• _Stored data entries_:
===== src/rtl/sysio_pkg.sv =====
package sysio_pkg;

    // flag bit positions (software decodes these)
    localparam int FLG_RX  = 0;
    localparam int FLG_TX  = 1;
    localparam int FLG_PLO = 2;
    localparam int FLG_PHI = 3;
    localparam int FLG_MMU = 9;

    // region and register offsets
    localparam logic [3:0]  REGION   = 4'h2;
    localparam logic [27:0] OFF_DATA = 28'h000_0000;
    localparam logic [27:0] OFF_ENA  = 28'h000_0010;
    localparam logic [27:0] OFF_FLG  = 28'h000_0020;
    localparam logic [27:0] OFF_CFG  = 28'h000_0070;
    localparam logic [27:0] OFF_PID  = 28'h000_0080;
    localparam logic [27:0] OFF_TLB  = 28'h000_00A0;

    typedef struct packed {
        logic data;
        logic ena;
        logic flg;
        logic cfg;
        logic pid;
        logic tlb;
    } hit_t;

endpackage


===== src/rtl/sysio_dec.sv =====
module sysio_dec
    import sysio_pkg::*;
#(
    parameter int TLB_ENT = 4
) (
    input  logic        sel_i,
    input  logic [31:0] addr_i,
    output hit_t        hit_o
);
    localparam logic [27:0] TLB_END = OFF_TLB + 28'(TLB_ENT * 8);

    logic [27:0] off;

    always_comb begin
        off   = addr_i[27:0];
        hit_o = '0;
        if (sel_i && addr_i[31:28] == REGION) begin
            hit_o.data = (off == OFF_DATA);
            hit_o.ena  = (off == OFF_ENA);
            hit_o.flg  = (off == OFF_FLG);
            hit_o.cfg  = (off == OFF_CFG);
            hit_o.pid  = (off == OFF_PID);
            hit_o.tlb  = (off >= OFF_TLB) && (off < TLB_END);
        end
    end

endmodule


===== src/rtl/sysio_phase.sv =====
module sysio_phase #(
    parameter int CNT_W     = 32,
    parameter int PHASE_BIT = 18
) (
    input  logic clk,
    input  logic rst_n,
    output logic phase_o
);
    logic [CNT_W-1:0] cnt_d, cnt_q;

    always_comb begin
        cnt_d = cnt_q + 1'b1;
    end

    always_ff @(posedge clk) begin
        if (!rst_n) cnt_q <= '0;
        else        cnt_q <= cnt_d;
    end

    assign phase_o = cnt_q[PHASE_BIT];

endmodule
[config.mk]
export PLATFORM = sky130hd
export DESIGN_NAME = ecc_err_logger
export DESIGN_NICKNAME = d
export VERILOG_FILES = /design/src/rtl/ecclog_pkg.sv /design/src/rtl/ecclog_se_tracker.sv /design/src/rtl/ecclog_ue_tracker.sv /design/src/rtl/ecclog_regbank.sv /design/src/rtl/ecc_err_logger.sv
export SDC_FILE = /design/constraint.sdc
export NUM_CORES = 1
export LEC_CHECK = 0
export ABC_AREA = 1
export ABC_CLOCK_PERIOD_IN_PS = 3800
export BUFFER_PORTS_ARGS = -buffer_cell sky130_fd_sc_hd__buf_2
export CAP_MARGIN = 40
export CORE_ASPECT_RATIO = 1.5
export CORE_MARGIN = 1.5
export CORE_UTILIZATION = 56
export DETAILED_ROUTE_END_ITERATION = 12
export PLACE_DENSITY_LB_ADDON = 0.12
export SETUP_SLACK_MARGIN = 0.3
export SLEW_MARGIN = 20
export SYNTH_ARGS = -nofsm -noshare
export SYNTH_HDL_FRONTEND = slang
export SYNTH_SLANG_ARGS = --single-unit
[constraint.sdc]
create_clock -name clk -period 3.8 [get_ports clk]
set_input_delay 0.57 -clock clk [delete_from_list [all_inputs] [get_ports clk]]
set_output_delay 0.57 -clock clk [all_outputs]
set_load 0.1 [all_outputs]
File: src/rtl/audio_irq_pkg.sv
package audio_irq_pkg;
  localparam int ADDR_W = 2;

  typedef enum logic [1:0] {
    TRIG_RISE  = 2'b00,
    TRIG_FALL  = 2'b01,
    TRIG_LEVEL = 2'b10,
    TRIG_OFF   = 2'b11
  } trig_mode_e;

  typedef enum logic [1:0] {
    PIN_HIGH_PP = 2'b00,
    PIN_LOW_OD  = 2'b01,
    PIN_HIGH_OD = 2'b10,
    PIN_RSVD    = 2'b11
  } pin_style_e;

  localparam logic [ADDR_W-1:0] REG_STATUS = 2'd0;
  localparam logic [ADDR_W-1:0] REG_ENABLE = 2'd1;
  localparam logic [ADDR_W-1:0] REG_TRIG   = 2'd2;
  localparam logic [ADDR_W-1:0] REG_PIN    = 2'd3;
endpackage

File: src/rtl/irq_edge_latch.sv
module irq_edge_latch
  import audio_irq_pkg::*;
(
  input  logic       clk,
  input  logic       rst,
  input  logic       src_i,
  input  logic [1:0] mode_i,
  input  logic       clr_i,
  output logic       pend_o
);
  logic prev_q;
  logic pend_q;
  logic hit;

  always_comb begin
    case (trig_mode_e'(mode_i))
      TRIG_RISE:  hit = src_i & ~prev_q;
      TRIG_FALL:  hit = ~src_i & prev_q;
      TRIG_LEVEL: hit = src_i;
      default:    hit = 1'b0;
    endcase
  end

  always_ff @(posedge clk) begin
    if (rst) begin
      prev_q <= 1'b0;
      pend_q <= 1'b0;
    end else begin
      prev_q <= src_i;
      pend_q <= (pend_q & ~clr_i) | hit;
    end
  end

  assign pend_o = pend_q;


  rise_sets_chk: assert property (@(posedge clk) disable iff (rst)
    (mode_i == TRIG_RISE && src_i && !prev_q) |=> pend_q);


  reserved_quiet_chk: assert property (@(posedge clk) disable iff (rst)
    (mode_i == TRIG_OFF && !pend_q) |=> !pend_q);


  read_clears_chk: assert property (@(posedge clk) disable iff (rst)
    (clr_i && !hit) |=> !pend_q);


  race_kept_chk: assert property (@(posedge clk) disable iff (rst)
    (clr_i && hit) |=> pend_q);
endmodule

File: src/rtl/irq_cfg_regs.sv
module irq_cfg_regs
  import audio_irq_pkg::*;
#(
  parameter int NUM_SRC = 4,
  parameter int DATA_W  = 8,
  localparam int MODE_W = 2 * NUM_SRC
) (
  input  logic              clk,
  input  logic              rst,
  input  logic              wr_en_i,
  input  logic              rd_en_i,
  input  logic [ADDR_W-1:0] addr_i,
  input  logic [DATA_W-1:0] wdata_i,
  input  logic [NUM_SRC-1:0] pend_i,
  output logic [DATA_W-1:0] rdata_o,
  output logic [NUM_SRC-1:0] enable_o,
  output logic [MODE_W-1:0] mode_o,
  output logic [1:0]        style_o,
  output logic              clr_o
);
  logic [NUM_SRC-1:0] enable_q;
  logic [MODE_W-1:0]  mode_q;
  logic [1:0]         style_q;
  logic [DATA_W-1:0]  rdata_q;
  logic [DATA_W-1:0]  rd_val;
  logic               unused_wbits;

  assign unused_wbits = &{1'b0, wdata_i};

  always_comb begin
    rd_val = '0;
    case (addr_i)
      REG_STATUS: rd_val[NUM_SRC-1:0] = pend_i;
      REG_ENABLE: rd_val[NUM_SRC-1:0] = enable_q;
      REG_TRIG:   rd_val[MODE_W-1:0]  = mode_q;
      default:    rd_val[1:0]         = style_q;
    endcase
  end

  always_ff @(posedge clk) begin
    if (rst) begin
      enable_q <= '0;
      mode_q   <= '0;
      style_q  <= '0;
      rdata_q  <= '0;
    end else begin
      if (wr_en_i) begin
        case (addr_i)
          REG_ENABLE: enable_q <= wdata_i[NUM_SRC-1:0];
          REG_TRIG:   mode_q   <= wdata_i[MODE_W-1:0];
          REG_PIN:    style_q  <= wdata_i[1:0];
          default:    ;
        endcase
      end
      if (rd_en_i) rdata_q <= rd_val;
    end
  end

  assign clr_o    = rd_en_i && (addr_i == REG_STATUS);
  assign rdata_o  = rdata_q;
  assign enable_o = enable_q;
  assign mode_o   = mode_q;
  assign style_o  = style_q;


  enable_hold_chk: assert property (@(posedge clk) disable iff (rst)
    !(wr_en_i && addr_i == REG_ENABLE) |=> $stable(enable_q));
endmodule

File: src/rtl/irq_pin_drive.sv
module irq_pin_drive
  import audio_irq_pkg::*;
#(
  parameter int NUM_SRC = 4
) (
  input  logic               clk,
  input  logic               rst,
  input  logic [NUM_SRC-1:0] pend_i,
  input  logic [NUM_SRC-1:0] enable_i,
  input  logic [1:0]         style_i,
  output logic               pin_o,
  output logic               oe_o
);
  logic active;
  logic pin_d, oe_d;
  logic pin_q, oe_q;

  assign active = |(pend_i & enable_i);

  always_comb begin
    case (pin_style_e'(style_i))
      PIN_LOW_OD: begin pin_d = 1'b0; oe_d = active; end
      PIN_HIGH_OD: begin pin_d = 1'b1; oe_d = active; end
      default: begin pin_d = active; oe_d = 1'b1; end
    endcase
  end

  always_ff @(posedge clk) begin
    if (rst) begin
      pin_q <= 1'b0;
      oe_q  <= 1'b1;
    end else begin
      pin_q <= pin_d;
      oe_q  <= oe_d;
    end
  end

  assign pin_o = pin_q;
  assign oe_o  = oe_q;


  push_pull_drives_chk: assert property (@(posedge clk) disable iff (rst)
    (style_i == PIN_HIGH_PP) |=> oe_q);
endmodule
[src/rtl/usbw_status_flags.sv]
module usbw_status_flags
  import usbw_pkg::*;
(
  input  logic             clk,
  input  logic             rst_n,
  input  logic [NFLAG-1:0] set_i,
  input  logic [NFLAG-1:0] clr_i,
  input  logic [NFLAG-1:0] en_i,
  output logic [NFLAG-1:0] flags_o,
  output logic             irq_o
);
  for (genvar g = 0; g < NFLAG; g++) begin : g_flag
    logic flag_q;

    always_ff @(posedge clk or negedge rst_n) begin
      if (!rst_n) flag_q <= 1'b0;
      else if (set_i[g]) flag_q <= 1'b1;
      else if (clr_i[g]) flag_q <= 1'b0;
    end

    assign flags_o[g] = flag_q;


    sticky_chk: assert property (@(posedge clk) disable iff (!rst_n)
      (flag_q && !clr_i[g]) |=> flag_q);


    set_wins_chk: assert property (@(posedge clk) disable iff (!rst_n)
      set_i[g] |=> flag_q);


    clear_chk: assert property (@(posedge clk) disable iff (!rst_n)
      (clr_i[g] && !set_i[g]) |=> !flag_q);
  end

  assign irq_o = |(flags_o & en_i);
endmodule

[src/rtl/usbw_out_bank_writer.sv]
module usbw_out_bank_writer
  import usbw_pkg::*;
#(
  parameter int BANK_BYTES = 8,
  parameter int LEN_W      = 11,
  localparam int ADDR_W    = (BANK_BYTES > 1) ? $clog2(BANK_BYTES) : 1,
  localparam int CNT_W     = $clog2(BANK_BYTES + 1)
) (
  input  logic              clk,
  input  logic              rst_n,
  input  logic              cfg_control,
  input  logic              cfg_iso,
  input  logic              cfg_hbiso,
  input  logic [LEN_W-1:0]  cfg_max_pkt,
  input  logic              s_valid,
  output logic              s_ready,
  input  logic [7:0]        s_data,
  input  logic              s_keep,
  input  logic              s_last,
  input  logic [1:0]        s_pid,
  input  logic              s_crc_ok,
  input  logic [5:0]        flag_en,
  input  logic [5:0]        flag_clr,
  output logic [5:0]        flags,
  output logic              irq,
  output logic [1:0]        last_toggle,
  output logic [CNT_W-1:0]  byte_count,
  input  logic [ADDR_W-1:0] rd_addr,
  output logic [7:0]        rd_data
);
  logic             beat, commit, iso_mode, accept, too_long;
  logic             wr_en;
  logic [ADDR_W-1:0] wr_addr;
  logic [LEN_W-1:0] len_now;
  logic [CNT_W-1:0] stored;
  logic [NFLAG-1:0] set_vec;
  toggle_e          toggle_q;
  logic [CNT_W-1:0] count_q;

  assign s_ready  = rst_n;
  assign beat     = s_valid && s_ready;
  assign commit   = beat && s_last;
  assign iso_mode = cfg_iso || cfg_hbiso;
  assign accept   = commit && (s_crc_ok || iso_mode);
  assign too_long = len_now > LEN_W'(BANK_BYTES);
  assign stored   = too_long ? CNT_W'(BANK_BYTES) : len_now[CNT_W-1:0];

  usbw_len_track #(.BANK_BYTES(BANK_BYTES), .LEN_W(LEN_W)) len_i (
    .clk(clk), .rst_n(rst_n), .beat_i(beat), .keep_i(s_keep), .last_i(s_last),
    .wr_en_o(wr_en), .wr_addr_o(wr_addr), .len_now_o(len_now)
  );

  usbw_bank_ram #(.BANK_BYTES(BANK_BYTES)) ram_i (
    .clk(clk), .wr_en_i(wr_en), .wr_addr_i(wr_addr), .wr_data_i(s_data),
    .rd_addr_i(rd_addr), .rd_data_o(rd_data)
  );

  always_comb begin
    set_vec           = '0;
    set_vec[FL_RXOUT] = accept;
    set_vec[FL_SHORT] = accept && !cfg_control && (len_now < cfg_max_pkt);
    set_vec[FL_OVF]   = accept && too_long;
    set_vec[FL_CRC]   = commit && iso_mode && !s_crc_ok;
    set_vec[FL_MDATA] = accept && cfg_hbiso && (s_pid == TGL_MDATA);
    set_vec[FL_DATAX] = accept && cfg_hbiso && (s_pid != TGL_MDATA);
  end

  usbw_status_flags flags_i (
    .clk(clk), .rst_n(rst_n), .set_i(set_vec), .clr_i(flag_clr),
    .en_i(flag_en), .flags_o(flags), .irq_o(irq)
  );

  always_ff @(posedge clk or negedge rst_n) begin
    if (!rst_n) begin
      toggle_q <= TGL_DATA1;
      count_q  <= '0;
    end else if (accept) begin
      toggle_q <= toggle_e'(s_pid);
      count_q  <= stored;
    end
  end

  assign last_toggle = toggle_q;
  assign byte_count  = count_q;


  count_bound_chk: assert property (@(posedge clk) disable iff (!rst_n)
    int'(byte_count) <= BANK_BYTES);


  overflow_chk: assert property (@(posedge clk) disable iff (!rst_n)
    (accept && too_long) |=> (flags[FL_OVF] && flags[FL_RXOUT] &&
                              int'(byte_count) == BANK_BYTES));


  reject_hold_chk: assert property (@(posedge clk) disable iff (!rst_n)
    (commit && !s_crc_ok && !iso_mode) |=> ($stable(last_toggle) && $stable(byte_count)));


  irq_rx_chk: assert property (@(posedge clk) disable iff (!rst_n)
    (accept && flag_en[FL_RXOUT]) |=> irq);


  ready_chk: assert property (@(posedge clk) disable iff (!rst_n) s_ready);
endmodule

• _Exercise_:
The lines running from the start of the data through the one that contains "localparam logic [27:0] OFF_CFG" should be reproduced exactly, and only those.

• _Response area_:
===== src/rtl/sysio_pkg.sv =====
package sysio_pkg;

    // flag bit positions (software decodes these)
    localparam int FLG_RX  = 0;
    localparam int FLG_TX  = 1;
    localparam int FLG_PLO = 2;
    localparam int FLG_PHI = 3;
    localparam int FLG_MMU = 9;

    // region and register offsets
    localparam logic [3:0]  REGION   = 4'h2;
    localparam logic [27:0] OFF_DATA = 28'h000_0000;
    localparam logic [27:0] OFF_ENA  = 28'h000_0010;
    localparam logic [27:0] OFF_FLG  = 28'h000_0020;
    localparam logic [27:0] OFF_CFG  = 28'h000_0070;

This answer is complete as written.